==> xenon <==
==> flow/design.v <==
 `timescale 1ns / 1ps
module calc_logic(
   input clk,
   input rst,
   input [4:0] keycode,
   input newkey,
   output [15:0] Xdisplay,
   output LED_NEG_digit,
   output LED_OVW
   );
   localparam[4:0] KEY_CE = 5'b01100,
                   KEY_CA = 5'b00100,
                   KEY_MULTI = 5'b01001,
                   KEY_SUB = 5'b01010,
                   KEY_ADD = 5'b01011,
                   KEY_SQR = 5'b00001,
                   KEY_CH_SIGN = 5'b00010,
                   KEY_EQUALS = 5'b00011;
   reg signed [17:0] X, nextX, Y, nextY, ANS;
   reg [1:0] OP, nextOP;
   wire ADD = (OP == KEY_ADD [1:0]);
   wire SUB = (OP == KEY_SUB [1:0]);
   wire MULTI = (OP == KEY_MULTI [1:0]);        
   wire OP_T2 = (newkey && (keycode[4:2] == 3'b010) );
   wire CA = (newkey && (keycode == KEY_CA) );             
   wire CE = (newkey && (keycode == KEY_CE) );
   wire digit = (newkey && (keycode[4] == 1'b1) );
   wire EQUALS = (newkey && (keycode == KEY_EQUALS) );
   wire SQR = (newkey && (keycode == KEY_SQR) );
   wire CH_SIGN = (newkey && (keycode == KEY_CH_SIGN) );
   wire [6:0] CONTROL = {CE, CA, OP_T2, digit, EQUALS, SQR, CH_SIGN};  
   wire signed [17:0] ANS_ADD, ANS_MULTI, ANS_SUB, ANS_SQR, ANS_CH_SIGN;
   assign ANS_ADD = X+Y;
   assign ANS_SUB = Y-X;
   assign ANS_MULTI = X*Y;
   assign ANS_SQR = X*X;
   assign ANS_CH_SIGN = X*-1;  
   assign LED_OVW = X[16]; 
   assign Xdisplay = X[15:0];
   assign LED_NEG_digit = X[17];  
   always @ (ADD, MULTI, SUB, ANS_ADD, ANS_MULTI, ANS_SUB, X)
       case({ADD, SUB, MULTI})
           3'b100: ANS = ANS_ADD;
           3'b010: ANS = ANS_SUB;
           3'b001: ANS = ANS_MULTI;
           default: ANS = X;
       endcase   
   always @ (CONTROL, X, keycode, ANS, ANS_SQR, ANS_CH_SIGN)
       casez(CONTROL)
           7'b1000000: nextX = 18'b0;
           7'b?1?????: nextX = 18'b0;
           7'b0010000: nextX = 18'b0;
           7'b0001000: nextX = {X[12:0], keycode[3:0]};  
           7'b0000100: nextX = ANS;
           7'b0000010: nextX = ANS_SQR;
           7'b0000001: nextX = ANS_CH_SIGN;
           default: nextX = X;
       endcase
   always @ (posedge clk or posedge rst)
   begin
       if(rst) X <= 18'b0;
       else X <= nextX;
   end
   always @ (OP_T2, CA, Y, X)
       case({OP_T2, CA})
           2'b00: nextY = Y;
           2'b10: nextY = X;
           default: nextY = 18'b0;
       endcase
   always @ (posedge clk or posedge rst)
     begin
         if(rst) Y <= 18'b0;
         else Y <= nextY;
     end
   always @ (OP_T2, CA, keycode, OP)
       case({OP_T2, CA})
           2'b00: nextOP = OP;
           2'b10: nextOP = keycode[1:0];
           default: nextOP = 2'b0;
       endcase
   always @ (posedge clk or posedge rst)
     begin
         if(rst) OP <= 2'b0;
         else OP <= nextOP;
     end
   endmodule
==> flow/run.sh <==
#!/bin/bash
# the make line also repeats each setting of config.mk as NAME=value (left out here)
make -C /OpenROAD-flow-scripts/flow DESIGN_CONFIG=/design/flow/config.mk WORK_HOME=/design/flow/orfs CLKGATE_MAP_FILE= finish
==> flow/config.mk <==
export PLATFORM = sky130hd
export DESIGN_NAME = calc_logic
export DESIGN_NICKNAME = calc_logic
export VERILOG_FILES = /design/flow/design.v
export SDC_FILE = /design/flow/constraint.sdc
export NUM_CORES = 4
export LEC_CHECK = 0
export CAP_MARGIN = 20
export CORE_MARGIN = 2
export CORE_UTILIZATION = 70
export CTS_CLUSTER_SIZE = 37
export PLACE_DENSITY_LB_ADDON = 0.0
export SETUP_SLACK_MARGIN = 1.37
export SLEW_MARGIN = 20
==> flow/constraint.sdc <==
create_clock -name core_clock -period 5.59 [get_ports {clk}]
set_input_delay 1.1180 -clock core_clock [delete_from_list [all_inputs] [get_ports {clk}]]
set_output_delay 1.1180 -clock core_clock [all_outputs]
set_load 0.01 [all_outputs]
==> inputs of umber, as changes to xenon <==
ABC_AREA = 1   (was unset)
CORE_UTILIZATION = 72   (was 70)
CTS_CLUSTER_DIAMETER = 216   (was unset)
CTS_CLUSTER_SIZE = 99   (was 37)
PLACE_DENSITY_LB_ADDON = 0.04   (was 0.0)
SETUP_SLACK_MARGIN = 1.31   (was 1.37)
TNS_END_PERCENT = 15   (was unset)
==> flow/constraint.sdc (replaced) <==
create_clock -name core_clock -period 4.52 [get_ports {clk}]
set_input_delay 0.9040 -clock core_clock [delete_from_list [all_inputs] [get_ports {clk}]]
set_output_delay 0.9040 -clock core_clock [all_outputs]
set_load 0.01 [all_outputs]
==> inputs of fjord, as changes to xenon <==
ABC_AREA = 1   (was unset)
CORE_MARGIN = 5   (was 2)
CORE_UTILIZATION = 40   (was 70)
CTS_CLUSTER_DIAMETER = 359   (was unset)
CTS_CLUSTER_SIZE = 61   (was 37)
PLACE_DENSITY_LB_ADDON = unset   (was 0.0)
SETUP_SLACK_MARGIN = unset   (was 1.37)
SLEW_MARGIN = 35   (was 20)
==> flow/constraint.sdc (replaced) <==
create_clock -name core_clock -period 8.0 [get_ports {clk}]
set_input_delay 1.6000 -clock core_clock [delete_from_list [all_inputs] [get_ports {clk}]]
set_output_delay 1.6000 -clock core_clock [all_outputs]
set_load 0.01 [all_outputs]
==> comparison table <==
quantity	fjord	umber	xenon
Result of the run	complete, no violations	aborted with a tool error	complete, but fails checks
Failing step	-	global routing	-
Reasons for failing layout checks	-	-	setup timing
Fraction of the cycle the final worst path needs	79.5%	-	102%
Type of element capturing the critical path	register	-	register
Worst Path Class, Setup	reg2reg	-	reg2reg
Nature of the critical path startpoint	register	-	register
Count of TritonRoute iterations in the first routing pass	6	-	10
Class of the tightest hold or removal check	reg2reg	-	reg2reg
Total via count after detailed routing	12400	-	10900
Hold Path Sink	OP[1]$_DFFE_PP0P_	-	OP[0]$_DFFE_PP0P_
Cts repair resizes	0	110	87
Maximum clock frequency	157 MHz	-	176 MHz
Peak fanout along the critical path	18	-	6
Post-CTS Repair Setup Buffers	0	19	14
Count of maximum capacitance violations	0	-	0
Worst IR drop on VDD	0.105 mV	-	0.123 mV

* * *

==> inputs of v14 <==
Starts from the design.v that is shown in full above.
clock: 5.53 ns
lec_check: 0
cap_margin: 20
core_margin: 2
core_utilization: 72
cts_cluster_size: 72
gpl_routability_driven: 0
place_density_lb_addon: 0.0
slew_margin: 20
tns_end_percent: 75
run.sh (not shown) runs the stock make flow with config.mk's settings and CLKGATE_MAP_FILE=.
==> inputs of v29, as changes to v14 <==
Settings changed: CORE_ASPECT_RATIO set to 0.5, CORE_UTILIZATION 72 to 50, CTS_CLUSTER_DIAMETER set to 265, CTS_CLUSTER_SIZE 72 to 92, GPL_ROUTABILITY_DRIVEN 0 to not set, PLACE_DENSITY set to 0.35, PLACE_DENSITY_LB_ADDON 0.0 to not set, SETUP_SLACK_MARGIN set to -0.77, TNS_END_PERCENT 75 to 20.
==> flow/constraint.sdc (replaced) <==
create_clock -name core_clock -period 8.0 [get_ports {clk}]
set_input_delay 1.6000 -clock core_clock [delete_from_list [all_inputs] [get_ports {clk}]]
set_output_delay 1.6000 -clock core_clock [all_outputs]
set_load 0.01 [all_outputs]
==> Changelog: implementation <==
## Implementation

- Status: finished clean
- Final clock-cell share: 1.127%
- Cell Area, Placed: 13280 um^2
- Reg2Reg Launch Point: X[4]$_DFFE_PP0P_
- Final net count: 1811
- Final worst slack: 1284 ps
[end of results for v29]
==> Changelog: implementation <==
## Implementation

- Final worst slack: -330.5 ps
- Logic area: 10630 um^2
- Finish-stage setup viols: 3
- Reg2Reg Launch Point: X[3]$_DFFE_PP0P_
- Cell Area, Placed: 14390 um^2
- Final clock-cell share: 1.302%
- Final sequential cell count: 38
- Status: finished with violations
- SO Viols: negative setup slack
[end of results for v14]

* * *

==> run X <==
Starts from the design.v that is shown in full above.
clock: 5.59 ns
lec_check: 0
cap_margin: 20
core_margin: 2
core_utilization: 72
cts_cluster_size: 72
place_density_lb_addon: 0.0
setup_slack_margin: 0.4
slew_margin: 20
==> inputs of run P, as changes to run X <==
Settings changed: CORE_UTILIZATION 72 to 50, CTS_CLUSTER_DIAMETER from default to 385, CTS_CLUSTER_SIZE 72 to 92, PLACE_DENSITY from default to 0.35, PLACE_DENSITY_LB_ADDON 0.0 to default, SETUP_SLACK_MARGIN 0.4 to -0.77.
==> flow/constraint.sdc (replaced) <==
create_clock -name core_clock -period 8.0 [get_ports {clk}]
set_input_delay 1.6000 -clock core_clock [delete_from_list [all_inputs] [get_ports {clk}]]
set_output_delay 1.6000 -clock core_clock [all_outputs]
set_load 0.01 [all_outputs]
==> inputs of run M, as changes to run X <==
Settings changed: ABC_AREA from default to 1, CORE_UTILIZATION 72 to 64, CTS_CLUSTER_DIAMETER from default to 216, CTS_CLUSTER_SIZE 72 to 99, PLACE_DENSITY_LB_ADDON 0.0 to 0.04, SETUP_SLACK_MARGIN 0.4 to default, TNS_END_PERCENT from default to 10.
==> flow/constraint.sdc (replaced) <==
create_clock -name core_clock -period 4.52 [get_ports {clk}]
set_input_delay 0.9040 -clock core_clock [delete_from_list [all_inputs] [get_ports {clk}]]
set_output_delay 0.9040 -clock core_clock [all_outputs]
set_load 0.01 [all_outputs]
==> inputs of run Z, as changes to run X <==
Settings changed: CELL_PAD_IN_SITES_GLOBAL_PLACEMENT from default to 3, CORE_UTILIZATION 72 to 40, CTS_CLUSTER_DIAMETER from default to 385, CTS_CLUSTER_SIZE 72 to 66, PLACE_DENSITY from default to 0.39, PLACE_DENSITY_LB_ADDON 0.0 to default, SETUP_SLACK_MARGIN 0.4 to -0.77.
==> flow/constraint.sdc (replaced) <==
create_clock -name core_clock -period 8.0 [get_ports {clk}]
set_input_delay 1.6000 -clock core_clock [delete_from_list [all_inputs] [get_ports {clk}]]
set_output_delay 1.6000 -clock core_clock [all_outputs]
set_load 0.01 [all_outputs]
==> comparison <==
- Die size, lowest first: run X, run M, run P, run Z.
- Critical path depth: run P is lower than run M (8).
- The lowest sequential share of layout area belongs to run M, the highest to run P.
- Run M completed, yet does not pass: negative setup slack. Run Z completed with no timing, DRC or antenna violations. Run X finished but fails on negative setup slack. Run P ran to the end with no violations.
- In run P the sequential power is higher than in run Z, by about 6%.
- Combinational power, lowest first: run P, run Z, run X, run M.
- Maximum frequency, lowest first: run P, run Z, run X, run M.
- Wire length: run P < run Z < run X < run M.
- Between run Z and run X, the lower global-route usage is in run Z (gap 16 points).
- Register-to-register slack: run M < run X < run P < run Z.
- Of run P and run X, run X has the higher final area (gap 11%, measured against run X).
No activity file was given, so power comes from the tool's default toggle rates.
----
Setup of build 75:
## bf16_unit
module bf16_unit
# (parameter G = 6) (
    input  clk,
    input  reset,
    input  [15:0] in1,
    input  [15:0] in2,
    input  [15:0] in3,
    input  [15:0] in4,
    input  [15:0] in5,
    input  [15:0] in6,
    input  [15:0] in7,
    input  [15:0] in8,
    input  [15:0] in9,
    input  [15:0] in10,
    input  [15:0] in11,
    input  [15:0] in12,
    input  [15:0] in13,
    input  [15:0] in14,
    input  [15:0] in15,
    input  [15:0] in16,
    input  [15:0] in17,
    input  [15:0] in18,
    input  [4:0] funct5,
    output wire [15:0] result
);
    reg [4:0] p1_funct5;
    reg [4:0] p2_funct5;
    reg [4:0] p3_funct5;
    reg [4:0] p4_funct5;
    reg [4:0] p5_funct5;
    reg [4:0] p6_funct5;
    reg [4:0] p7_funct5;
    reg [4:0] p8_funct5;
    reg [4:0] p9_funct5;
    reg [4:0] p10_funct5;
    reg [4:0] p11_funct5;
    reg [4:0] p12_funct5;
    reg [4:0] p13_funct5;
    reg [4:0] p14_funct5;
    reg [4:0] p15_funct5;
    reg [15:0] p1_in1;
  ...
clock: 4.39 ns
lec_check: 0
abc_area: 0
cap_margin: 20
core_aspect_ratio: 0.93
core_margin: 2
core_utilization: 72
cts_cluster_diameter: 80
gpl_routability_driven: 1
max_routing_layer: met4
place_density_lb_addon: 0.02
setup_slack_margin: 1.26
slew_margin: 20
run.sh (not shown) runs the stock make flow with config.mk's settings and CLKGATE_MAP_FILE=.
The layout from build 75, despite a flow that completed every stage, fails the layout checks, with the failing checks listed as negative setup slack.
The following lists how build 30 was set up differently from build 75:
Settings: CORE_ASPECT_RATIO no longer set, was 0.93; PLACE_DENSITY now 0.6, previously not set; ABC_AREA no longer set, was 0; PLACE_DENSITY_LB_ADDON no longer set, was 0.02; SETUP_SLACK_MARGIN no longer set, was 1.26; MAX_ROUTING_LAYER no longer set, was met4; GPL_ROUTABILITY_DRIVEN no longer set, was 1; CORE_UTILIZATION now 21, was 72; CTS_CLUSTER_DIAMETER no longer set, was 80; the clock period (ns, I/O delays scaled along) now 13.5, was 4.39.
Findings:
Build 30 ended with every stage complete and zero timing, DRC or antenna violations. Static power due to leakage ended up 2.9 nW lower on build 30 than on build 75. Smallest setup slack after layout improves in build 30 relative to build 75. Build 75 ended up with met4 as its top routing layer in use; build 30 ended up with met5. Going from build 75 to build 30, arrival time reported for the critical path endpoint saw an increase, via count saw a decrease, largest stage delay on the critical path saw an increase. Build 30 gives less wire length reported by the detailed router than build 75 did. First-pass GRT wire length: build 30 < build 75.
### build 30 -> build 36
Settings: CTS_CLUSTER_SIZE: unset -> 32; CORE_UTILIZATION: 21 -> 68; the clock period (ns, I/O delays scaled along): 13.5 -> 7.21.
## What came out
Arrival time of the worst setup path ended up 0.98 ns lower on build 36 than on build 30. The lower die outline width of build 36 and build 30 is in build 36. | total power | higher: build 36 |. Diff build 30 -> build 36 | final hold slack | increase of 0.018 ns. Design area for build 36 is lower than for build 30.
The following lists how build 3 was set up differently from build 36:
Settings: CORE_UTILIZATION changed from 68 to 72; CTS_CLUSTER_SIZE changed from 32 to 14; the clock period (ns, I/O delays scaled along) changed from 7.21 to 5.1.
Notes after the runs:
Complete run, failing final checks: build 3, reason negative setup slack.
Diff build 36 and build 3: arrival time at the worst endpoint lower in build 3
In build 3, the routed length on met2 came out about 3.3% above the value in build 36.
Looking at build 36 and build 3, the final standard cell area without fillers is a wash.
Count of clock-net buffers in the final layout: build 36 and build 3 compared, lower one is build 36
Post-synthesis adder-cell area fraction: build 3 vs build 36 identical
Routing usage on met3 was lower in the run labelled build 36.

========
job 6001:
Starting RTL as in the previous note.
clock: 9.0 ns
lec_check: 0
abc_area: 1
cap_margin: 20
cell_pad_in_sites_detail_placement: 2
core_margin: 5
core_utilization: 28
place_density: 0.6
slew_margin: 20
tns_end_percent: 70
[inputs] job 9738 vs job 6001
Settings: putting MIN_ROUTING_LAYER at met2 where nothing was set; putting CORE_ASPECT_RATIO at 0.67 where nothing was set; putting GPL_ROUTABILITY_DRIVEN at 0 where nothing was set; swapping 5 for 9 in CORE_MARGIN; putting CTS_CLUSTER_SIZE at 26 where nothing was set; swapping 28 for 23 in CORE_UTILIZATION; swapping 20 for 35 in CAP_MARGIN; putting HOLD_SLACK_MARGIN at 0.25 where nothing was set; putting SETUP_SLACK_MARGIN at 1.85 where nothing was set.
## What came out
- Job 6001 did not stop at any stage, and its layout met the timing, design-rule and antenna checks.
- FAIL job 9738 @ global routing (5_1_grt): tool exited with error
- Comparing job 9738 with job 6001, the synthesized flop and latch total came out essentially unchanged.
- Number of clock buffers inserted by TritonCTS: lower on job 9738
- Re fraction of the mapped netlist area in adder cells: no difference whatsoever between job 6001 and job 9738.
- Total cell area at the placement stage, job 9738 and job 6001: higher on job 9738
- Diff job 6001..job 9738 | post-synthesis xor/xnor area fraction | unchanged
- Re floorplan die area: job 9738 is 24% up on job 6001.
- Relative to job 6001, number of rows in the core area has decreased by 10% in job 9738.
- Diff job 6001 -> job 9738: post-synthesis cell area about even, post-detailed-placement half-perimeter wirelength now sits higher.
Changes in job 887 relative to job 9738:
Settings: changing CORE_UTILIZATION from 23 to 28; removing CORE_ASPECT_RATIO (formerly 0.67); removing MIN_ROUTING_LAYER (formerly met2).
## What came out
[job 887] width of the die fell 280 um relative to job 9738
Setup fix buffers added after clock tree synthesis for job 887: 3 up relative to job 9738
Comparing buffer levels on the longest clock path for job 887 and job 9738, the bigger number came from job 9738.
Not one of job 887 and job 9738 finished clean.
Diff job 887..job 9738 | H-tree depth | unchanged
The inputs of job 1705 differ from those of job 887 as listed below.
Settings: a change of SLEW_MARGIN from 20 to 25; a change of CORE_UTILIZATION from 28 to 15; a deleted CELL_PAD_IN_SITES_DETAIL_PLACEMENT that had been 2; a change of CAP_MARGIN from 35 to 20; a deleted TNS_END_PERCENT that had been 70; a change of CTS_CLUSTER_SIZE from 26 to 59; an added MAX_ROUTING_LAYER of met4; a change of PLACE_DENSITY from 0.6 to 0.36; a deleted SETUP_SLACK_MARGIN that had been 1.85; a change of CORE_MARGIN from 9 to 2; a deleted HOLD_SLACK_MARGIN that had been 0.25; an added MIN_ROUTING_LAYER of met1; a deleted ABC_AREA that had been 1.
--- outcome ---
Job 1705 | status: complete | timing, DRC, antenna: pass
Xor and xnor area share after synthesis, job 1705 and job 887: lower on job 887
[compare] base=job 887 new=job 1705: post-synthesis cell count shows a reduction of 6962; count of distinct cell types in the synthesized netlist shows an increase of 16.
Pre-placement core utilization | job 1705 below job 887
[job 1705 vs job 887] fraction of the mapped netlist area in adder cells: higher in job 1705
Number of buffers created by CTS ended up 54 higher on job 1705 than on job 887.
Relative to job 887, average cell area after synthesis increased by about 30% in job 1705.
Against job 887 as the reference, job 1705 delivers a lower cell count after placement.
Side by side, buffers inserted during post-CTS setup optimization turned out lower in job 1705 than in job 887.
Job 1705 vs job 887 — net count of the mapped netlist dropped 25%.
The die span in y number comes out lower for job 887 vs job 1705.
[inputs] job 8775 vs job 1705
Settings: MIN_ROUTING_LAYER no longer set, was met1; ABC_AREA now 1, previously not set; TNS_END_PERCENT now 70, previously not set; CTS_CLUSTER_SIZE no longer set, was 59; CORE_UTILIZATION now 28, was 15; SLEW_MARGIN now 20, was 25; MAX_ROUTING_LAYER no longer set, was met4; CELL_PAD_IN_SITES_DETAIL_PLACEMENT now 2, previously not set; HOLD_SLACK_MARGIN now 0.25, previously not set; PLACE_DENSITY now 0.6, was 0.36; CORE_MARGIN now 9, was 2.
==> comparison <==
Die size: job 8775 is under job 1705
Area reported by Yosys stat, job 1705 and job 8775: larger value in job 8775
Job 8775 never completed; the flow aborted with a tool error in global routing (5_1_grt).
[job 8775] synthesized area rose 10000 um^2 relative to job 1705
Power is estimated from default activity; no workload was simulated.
----
> [DESCRIPTION OF THE TASK]
I'd like the lines above from the one with "Arrival time of" up to and including the one with "Looking at build" copied exactly, with no other lines.

> [TASK OUTPUT]
Arrival time of the worst setup path ended up 0.98 ns lower on build 36 than on build 30. The lower die outline width of build 36 and build 30 is in build 36. | total power | higher: build 36 |. Diff build 30 -> build 36 | final hold slack | increase of 0.018 ns. Design area for build 36 is lower than for build 30.
The following lists how build 3 was set up differently from build 36:
Settings: CORE_UTILIZATION changed from 68 to 72; CTS_CLUSTER_SIZE changed from 32 to 14; the clock period (ns, I/O delays scaled along) changed from 7.21 to 5.1.
Notes after the runs:
Complete run, failing final checks: build 3, reason negative setup slack.
Diff build 36 and build 3: arrival time at the worst endpoint lower in build 3
In build 3, the routed length on met2 came out about 3.3% above the value in build 36.
Looking at build 36 and build 3, the final standard cell area without fillers is a wash.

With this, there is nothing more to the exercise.